**src/dsmd_pkg.sv**
```systemverilog
// Constants shared by the drive select and motor decode block.
// Assumes an 8-bit host data path and a 10-bit I/O address.
`default_nettype none

package dsmd_pkg;
   // Host address decode.
   localparam int ADDR_W = 10;
   localparam logic [9:0] STAT_B_ADDR = 10'h3F1;
   localparam logic [9:0] DOC_ADDR = 10'h3F2;
   localparam logic [9:0] TUS_ADDR = 10'h3F3;
   // Output control register fields and reset values.
   localparam logic [7:0] DOC_RESET = 8'h00;
   localparam int DOC_SEL_LSB = 0;
   localparam int DOC_SEL_MSB = 1;
   localparam int DOC_CORE_RST_BIT = 2;
   localparam int DOC_DMA_GATE_BIT = 3;
   localparam int DOC_MOT_LSB = 4;
   localparam int DOC_MOT_MSB = 7;
   // Tape unit select register.
   localparam logic [1:0] TUS_RESET = 2'h0;
   localparam logic [7:0] TUS_READ_OE = 8'h03;
   // Read bus lane enables.
   localparam logic [7:0] RD_OE_ALL = 8'hFF;
   localparam logic [7:0] RD_OE_NONE = 8'h00;
   localparam logic [7:0] RD_DATA_NONE = 8'h00;
   localparam logic [1:0] STAT_RSVD_ONES = 2'h3;
   localparam logic [2:0] STAT_UNUSED = 3'h0;
   // Drive outputs idle high.
   localparam logic [3:0] DRV_IDLE_N = 4'hF;
   // Software reset stretch: least time rounds up to whole cycles.
   localparam int CLK_PERIOD_NS = 8;
   localparam int SWRST_MIN_NS = 100;
   localparam int SWRST_CYC = (SWRST_MIN_NS + CLK_PERIOD_NS - 1) / CLK_PERIOD_NS;
   localparam int SWRST_CNT_W = 4;
   localparam logic [3:0] SWRST_LOAD = 4'(SWRST_CYC);
   localparam logic [3:0] SWRST_ZERO = 4'h0;
   localparam logic [3:0] SWRST_ONE = 4'h1;
endpackage : dsmd_pkg

`default_nettype wire

```
**src/dsmd_drv_if.sv**
```systemverilog
// Carries the register fields to the drive decoder and its outputs back.
// Assumes the decoder is purely combinational.
`default_nettype none

interface dsmd_drv_if;
   logic [1:0] code;
   logic [3:0] mot;
   logic swap;
   logic ext;
   logic [3:0] sel_n;
   logic [3:0] mtr_n;
   modport ctl (output code, output mot, output swap, output ext, input sel_n, input mtr_n);
   modport dec (input code, input mot, input swap, input ext, output sel_n, output mtr_n);
endinterface : dsmd_drv_if

`default_nettype wire

```
**src/dsmd_sync.sv**
```systemverilog
// Three-stage synchroniser for pin inputs.
// Assumes the inputs are slow levels; a change is taken once stages two and three agree.
`default_nettype none

module dsmd_sync #(
   parameter int W = 1
) (
   // Clock.
   input wire logic clk,
   // Pin side and synchronised side.
   input wire logic [W-1:0] d,
   output logic [W-1:0] q
);
   logic [W-1:0] s1_reg;
   logic [W-1:0] s2_reg;
   logic [W-1:0] s3_reg;

   // The chain is left unreset so straps are valid during a host reset.
   always_ff @(posedge clk) begin
      s1_reg <= d;
      s2_reg <= s1_reg;
      s3_reg <= s2_reg;
   end

   // Each bit updates only when the two settled stages agree.
   always_ff @(posedge clk) begin
      for (int i = 0; i < W; i++) begin
         if (s2_reg[i] == s3_reg[i]) begin
            q[i] <= s3_reg[i];
         end
      end
   end
endmodule : dsmd_sync

`default_nettype wire

```
**src/dsmd_decode.sv**
```systemverilog
// Drive select and motor decode, internal four-drive or external 2-to-4.
// Assumes the caller registers the outputs before they reach pins.
`default_nettype none

module dsmd_decode (
   // Fields in, active-low drive lines out.
   dsmd_drv_if.dec d
);
   logic [3:0] sel;
   logic [3:0] mtr;

   // Pick one drive from the code and form the active-low lines.
   always_comb begin
      sel = 4'h0;
      mtr = d.mot;
      for (int i = 0; i < 4; i++) begin
         sel[i] = (d.code == 2'(i)) && d.mot[i];
      end
      if (d.swap) begin
         sel = {sel[3:2], sel[0], sel[1]};
         mtr = {mtr[3:2], mtr[0], mtr[1]};
      end
      if (d.ext) begin
         // Only two select lines exist; the board decodes them.
         d.sel_n = {2'h3, d.code};
         if (d.swap) begin
            d.sel_n[0] = ~(d.code[0] ^ d.code[1]);
         end
         d.mtr_n = {3'h7, ~d.mot[d.code]};
      end else begin
         d.sel_n = ~sel;
         d.mtr_n = ~mtr;
      end
   end
endmodule : dsmd_decode

`default_nettype wire

```
**src/dsmd_top.sv**
```systemverilog
// Output control, tape select and drive status registers of a floppy controller.
// Assumes a single 125 MHz clock and a host port with one-cycle strobes.
//
// What this block does
// - Alternate status layout bit 6 shows drive-one select output, active low.
// - Alternate status layout bit 7 shows second-drive-present pin, active low.
// - Output control register holds select, DMA gate, reset, motors; reset clears it.
// - Output control register survives a software reset of the core.
// - Host may write the output control register at any time.
// - Bits 1 and 0 name exactly one of four drives.
// - Bit 2 zero holds the core in reset until a one is written.
// - Software reset leaves the tape register and other control bits untouched.
// - Core reset lasts at least 100 ns, even for back-to-back writes.
// - Legacy mode: bit 3 gates DMA and interrupt pins, else high impedance.
// - Alternate system mode keeps DMA and interrupt pins enabled, even in reset.
// - Bits 4 to 7 drive motor outputs 0 to 3 with internal decode and no swap, one means active.
// - Tape register reads back, has no effect, survives software reset.
// - Normal mode tape read drives bits 1 and 0, others high impedance.
// - Tape code 00 none, 01 unit 1, 10 unit 2, 11 unit 3.
// - Internal decode selects coded drive only while its motor bit is one.
// - A status bit shows drive select bit 0; cleared by hardware reset only.
//
// The plain strobed port was chosen for this implementation.
`default_nettype none

module dsmd_top
   import dsmd_pkg::*;
(
   // Clock and reset.
   input wire logic CLK,
   input wire logic RESETN,
   // Host register port.
   input wire logic [ADDR_W-1:0] ADDR,
   input wire logic [7:0] WDATA,
   input wire logic WR,
   input wire logic RD,
   output logic [7:0] RDATA,
   output logic [7:0] RDATA_OE,
   // Mode straps.
   input wire logic PS2_MODE,
   input wire logic STAT_ALT,
   input wire logic DRIVE_SWAP,
   input wire logic EXT_DECODE,
   // Drive interface.
   input wire logic SECOND_UNIT_PRESENT_N,
   output logic [3:0] UNIT_SEL_N,
   output logic [3:0] SPINDLE_ON_N,
   // DMA and interrupt pins.
   input wire logic DACK_N,
   input wire logic TC,
   output logic DRQ,
   output logic DRQ_OE,
   output logic FLOPPY_IRQ,
   output logic FLOPPY_IRQ_OE,
   // Controller core side.
   input wire logic CORE_DRQ,
   input wire logic CORE_IRQ,
   output logic CORE_DACK_N,
   output logic CORE_TC,
   output logic CORE_RESET_N
);
   logic [7:0] doc_reg;
   logic [1:0] tus_reg;
   logic [SWRST_CNT_W-1:0] swrst_cnt_reg;
   logic [SWRST_CNT_W-1:0] swrst_cnt_next;
   logic [6:0] pins_s;
   logic ps2_s;
   logic stat_alt_s;
   logic swap_s;
   logic ext_s;
   logic unit2_n_s;
   logic dack_n_s;
   logic tc_s;
   logic doc_wr;
   logic tus_wr;
   logic dma_gate;
   logic [7:0] stat_b;

   dsmd_drv_if drv ();

   // The strap, drive-present and DMA pin inputs come from outside the clock domain.
   dsmd_sync #(
      .W(7)
   ) u_sync (
      .clk(CLK),
      .d({PS2_MODE, STAT_ALT, DRIVE_SWAP, EXT_DECODE, SECOND_UNIT_PRESENT_N, DACK_N, TC}),
      .q(pins_s)
   );

   // Name the synchronised straps.
   assign {ps2_s, stat_alt_s, swap_s, ext_s, unit2_n_s, dack_n_s, tc_s} = pins_s;

   // Register write decode.
   assign doc_wr = WR && (ADDR == DOC_ADDR);
   assign tus_wr = WR && (ADDR == TUS_ADDR);

   // The output control register is written whatever the core is doing.
   // Only the hardware reset clears it; the core reset bit never feeds back here.
   always_ff @(posedge CLK) begin
      if (!RESETN) begin
         doc_reg <= DOC_RESET;
      end else if (doc_wr) begin
         doc_reg <= WDATA;
      end
   end

   // Tape unit code is stored and read back but steers nothing.
   always_ff @(posedge CLK) begin
      if (!RESETN) begin
         tus_reg <= TUS_RESET;
      end else if (tus_wr) begin
         tus_reg <= WDATA[1:0];
      end
   end

   // A write of zero to the core reset bit loads the stretch counter, so that
   // a clear followed at once by a set still gives the core a full pulse.
   always_comb begin
      swrst_cnt_next = swrst_cnt_reg;
      if (doc_wr && !WDATA[DOC_CORE_RST_BIT]) begin
         swrst_cnt_next = SWRST_LOAD;
      end else if (swrst_cnt_reg != SWRST_ZERO) begin
         swrst_cnt_next = swrst_cnt_reg - SWRST_ONE;
      end
   end

   // Stretch counter state.
   always_ff @(posedge CLK) begin
      if (!RESETN) begin
         swrst_cnt_reg <= SWRST_ZERO;
      end else begin
         swrst_cnt_reg <= swrst_cnt_next;
      end
   end

   // Core reset is held by hardware reset, the bit itself, or the stretch.
   always_ff @(posedge CLK) begin
      if (!RESETN) begin
         CORE_RESET_N <= 1'b0;
      end else begin
         CORE_RESET_N <= doc_reg[DOC_CORE_RST_BIT] && (swrst_cnt_reg == SWRST_ZERO);
      end
   end

   // Feed the decoder from the register and the straps.
   assign drv.code = doc_reg[DOC_SEL_MSB:DOC_SEL_LSB];
   assign drv.mot = doc_reg[DOC_MOT_MSB:DOC_MOT_LSB];
   assign drv.swap = swap_s;
   assign drv.ext = ext_s;

   dsmd_decode u_decode (
      .d(drv.dec)
   );

   // Drive lines are registered so the pins never glitch on a code change.
   always_ff @(posedge CLK) begin
      if (!RESETN) begin
         UNIT_SEL_N <= DRV_IDLE_N;
         SPINDLE_ON_N <= DRV_IDLE_N;
      end else begin
         UNIT_SEL_N <= drv.sel_n;
         SPINDLE_ON_N <= drv.mtr_n;
      end
   end

   // In the alternate system mode the pins stay live regardless of bit 3.
   assign dma_gate = ps2_s || doc_reg[DOC_DMA_GATE_BIT];

   // DMA and interrupt gating; the enables follow the mode even during reset,
   // which is why they take the strap rather than a constant there.
   always_ff @(posedge CLK) begin
      if (!RESETN) begin
         DRQ_OE <= ps2_s;
         FLOPPY_IRQ_OE <= ps2_s;
         DRQ <= 1'b0;
         FLOPPY_IRQ <= 1'b0;
         CORE_DACK_N <= 1'b1;
         CORE_TC <= 1'b0;
      end else begin
         DRQ_OE <= dma_gate;
         FLOPPY_IRQ_OE <= dma_gate;
         DRQ <= CORE_DRQ;
         FLOPPY_IRQ <= CORE_IRQ;
         CORE_DACK_N <= dma_gate ? dack_n_s : 1'b1;
         CORE_TC <= dma_gate && tc_s;
      end
   end

   // Status view: normal layout shows motor and select bits, the
   // alternate layout shows the select lines and the second-drive pin.
   always_comb begin
      if (stat_alt_s) begin
         stat_b = {unit2_n_s, UNIT_SEL_N[1], UNIT_SEL_N[0], STAT_UNUSED, UNIT_SEL_N[3], UNIT_SEL_N[2]};
      end else begin
         stat_b = {STAT_RSVD_ONES, doc_reg[DOC_SEL_LSB], STAT_UNUSED, doc_reg[DOC_MOT_LSB+1], doc_reg[DOC_MOT_LSB]};
      end
   end

   // Read data stand for one cycle after the strobe; unmapped reads float.
   always_ff @(posedge CLK) begin
      if (!RESETN || !RD) begin
         RDATA <= RD_DATA_NONE;
         RDATA_OE <= RD_OE_NONE;
      end else begin
         unique case (ADDR)
            STAT_B_ADDR: begin
               RDATA <= stat_b;
               RDATA_OE <= RD_OE_ALL;
            end
            DOC_ADDR: begin
               RDATA <= doc_reg;
               RDATA_OE <= RD_OE_ALL;
            end
            TUS_ADDR: begin
               RDATA <= {6'h00, tus_reg};
               RDATA_OE <= TUS_READ_OE;
            end
            default: begin
               RDATA <= RD_DATA_NONE;
               RDATA_OE <= RD_OE_NONE;
            end
         endcase
      end
   end

   // Length of the current core reset pulse, for checking only.
   logic [7:0] low_run_reg;
   always_ff @(posedge CLK) begin
      if (!RESETN || CORE_RESET_N) begin
         low_run_reg <= 8'h00;
      end else if (low_run_reg != 8'hFF) begin
         low_run_reg <= low_run_reg + 8'h01;
      end
   end
endmodule : dsmd_top

`default_nettype wire

```
**config.mk**
```make
export PLATFORM = sky130hd
export DESIGN_NAME = dsmd_top
export DESIGN_NICKNAME = d
export VERILOG_FILES = /design/src/dsmd_pkg.sv /design/src/dsmd_drv_if.sv /design/src/dsmd_sync.sv /design/src/dsmd_decode.sv /design/src/dsmd_top.sv
export SDC_FILE = /design/constraint.sdc
export NUM_CORES = 1
export LEC_CHECK = 0
export BUFFER_PORTS_ARGS = -buffer_cell sky130_fd_sc_hd__buf_4
export CORE_AREA = 2 2 79 81
export DETAILED_ROUTE_END_ITERATION = 10
export DIE_AREA = 0 0 81 83
export GPL_TIMING_DRIVEN = 0
export SYNTH_ARGS = -nofsm -noshare
export SYNTH_HDL_FRONTEND = slang
export SYNTH_SLANG_ARGS = --single-unit
```
**constraint.sdc**
```tcl
create_clock -name CLK -period 3.4 [get_ports CLK]
set_input_delay 0.68 -clock CLK [delete_from_list [all_inputs] [get_ports CLK]]
set_output_delay 0.68 -clock CLK [all_outputs]
set_load 0.02 [all_outputs]
```
==> results of run 1 <==
==> stage by stage <==
stage               total power (uW)  util, %  hold WS [ps]
floorplan                        997        -           310
global placement                1060     49.1           310
detailed placement              1060     49.1           314
CTS                             1610     51.9           325
global route                    1670     51.9           333
finish                          1580     51.9           322
==> layer usage <==
metal	track usage (%)	vias up	wire length (um)
met5	0	-	0
met4	6.01	0	30
met3	5.54	4	396
met2	19.9	61	1890
met1	17.3	726	1920
li1	-	821	-
==> logic make-up after synthesis <==
logic type | count (synthesis) | synth area share (%)
muxes | 19 | 9.07
xor gates and xnor gates | 8 | 3.04
adders and majority gates | 5 | 2.71
DFF | 66 | 60.4
and+or+nand+nor | 65 | 14.8
AOI/OAI and AO/OA | 20 | 5.54
buffers and inverters | 19 | 4.45
==> worst max-delay path by stage <==
| stage | slack (ps) | cells after the start | endpoint |
|---|---|---|---|
| 2_1_floorplan | 1910 | 3 | doc_reg[0] |
| 3_3_place_gp | 1640 | 4 | RDATA[6] |
| 3_5_place_dp | 1640 | 4 | RDATA[0] |
| 4_1_cts | 1670 | 2 | RDATA_OE[3] |
| 5_1_grt | 1630 | 2 | RDATA_OE[3] |
| 6_report | 1700 | 2 | RDATA_OE[3] |
==> Yosys cell counts (all sizes together), types with 2 or more instances <==
| library cell | count | share of area [%] |
|---|---|---|
| a21boi | 3 | 0.98 |
| edfxtp | 7 | 9.1 |
| ha | 5 | 2.7 |
| nand2 | 31 | 5.0 |
| nor2 | 6 | 0.98 |
| a21oi | 4 | 0.87 |
| inv | 7 | 1.1 |
| and2 | 2 | 0.54 |
| buf | 9 | 2.8 |
| clkbuf | 3 | 0.49 |
| and3 | 6 | 1.6 |
| o211ai | 6 | 2.0 |
| nand4 | 3 | 1.5 |
| mux2 | 5 | 2.4 |
| and4 | 2 | 0.76 |
| xnor2 | 8 | 3.0 |
| nand3 | 4 | 0.87 |
| mux2i | 13 | 5.6 |
| o21ai | 5 | 1.1 |
| dfxtp | 59 | 51 |
| or2b | 2 | 0.65 |
| nor2b | 2 | 0.54 |
==> cell type report <==
class	instances	area, um^2
Fill cell	562	2800
Sequential cell	66	1390
Multi-Input combinational cell	117	811
Timing Repair Buffer	61	458
Clock buffer	11	131
Tap cell	75	93.8
Buffer	12	76.3
Clock inverter	5	31.3
Inverter	7	26.3
==> power breakdown <==
group / switching [uW] / internal, uW
logic: 84.7 / 103
registers: 24.9 / 832
clock network: 278 / 262
total: 387 / 1200
==> summary.md, run 1 <==
| Metric | Value |
|---|---|
| Port-buffer cells | 61 |
| Post-route cell area | 3020 um^2 |
| CTS Sinks | 66 |
| Worst max-slew margin expressed relative to the limit | 65.0% |
| Total wire length | 4240 um |
| Total negative slack | 0 ps |
| CTS tree | yes |
| Largest incremental delay on the critical path | 420 ps |
| Critical Path Slowest Stage Cell | sky130_fd_sc_hd__dfxtp_1 |
| Hold Path Stages | 0 |
| Crit Path Category | reg2out |
| Post-Layout Cell Count | 354 |
| Initial antenna violation count | 0 |
| Commonest non-fill, non-tap cells in the layout | 69 x sky130_fd_sc_hd__buf_4, 59 x sky130_fd_sc_hd__dfxtp_1, 31 x sky130_fd_sc_hd__nand2_1, 13 x sky130_fd_sc_hd__mux2i_1, 9 x sky130_fd_sc_hd__clkbuf_8 |
| Number of levels the H-tree was split into | 3 |
| Count of synthesis-stage warnings from yosys | 0 |
| Number of DRC violations after detailed routing | 0 |
| Peak VDD IR | 303 uV |
| Max FO, Critical Path | 6 |
| Leading cell type in the layout, fill and taps excluded | sky130_fd_sc_hd__buf_4 |
| Arrival time at the worst endpoint | 1020 ps |
| CTS-repair resized insts | 0 |
| Number of maximum-capacitance violations | 0 |
| Final setup skew | 13.3 ps |
| Netlist area before placement | 2300 um^2 |
| Post-synth cell types | 34 |
| Maximum number of pins on one net before global-route repair | 12 |
| Predominant post-synthesis flop cell | sky130_fd_sc_hd__dfxtp_1 |
| Post-synthesis net count | 238 |
| Share of flip-flops with an asynchronous set or reset | 0% |
| Setup repair after global routing missed its margin | false |
| Worst setup path startpoint | RDATA_OE[6] |
| Worst slack, placed | 1640 ps |
| Pwr/cell area | 525 nW/um^2 |
| DP HPWL | 3070 um |
| TritonCTS buffer count | 9 |
| Routed via count | 1,612 |
| Hold-fix buffer count after cts | 0 |
| CP cell instances | buf_4 -> buf_4 |
| Avg Cell Area, Syn | 11.4 um^2 |
| End of the worst register-to-register path | swrst_cnt_reg[1] |
| Register-to-register setup slack | 1930 ps |
| Required time of the critical path | 2720 ps |
| Launching point of the worst reg2reg path | swrst_cnt_reg[0] |
| Buffer cell driving the clock tree root | sky130_fd_sc_hd__clkbuf_8 |
| Height of the die | 83 um |
| Static power due to leakage | 0.00135 uW |
| Worst-Skew Late Latency | 330 ps |
| Cell with the most instances on the worst path | sky130_fd_sc_hd__buf_4 |
| Effective utilization at floorplan | 39.6% |
| Minimum setup slack in the final design | 1700 ps |
| DRT Pass-1 Iters | 4 |
| First-pass GRT wire length | 6820 um |
| Cell count after synthesis | 202 |
| Synth-to-layout area growth | 31.0% |
| Type of the tightest min-delay check | reg2reg |
| Vias per inst | 4.55 |
| CTS Buffer Depth | 2 |
| Start point of the worst hold path | u_sync.s1_reg[5] |
| Overall die width | 81 um |
| Aggregate global-route resource usage | 13.5% |
| Buffering stage count on the worst path with inverters included | 2 |
| Number of failing setup endpoints in the final timing report | 0 |
| Period utilisation layout | 50.1% |
| Number of placed cells counting well taps | 338 |
| Worst Setup End Kind | output port |
| Number of global-route vias before repair | 1,472 |
| Achievable Freq | 0.587 GHz |
| Hold-critical path endpoint | u_sync.s2_reg[5] |
| Clk slew on worst S/H paths | 70 ps |
| Final Wtd Congestion | 0.783 |
| # nets final | 310 |
| Critical Path Source Type | flop |
| Shortest period the worst path allows | 1700 ps |
| Worst Max-Slew Pin Slew | 525 ps |
| Endpoints failing hold | 0 |
| Delay-heaviest family, CP | flip-flops |
| Area of placed instances | 2860 um^2 |
| Post-CTS Setup Bufs | 0 |
| Number of top-level pins | 62 |
| Sequential element share of the synthesized area | 60.4% |
| Floorplan die area | 6720 um^2 |
| Number of enable-type register cells in the synthesized netlist | 7 |
| DR iter-0 viols | 111 |
| Depth of the worst register-to-register path | 5 |
| Count of final max-slew check failures | 0 |
| Post-synthesis register bit count | 66 |
| Average wire per cell in the routed design | 12.0 um |
| Core outline area | 5820 um^2 |
| Final antenna-violating net count | 0 |
| Leftover overflow at the end of global routing | 0 |
| Num rows | 28 |
| Fraction of final layout cells with drive strength greater than 1 | 33.3% |
| Status | finished clean |
| Antenna Diode Count | 0 |
Note: power is estimated with default switching activity, not from simulation.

Action item: If a line of the data includes the word "even", it counts; give how many lines do, as a bare number.

Answer for this exercise: 3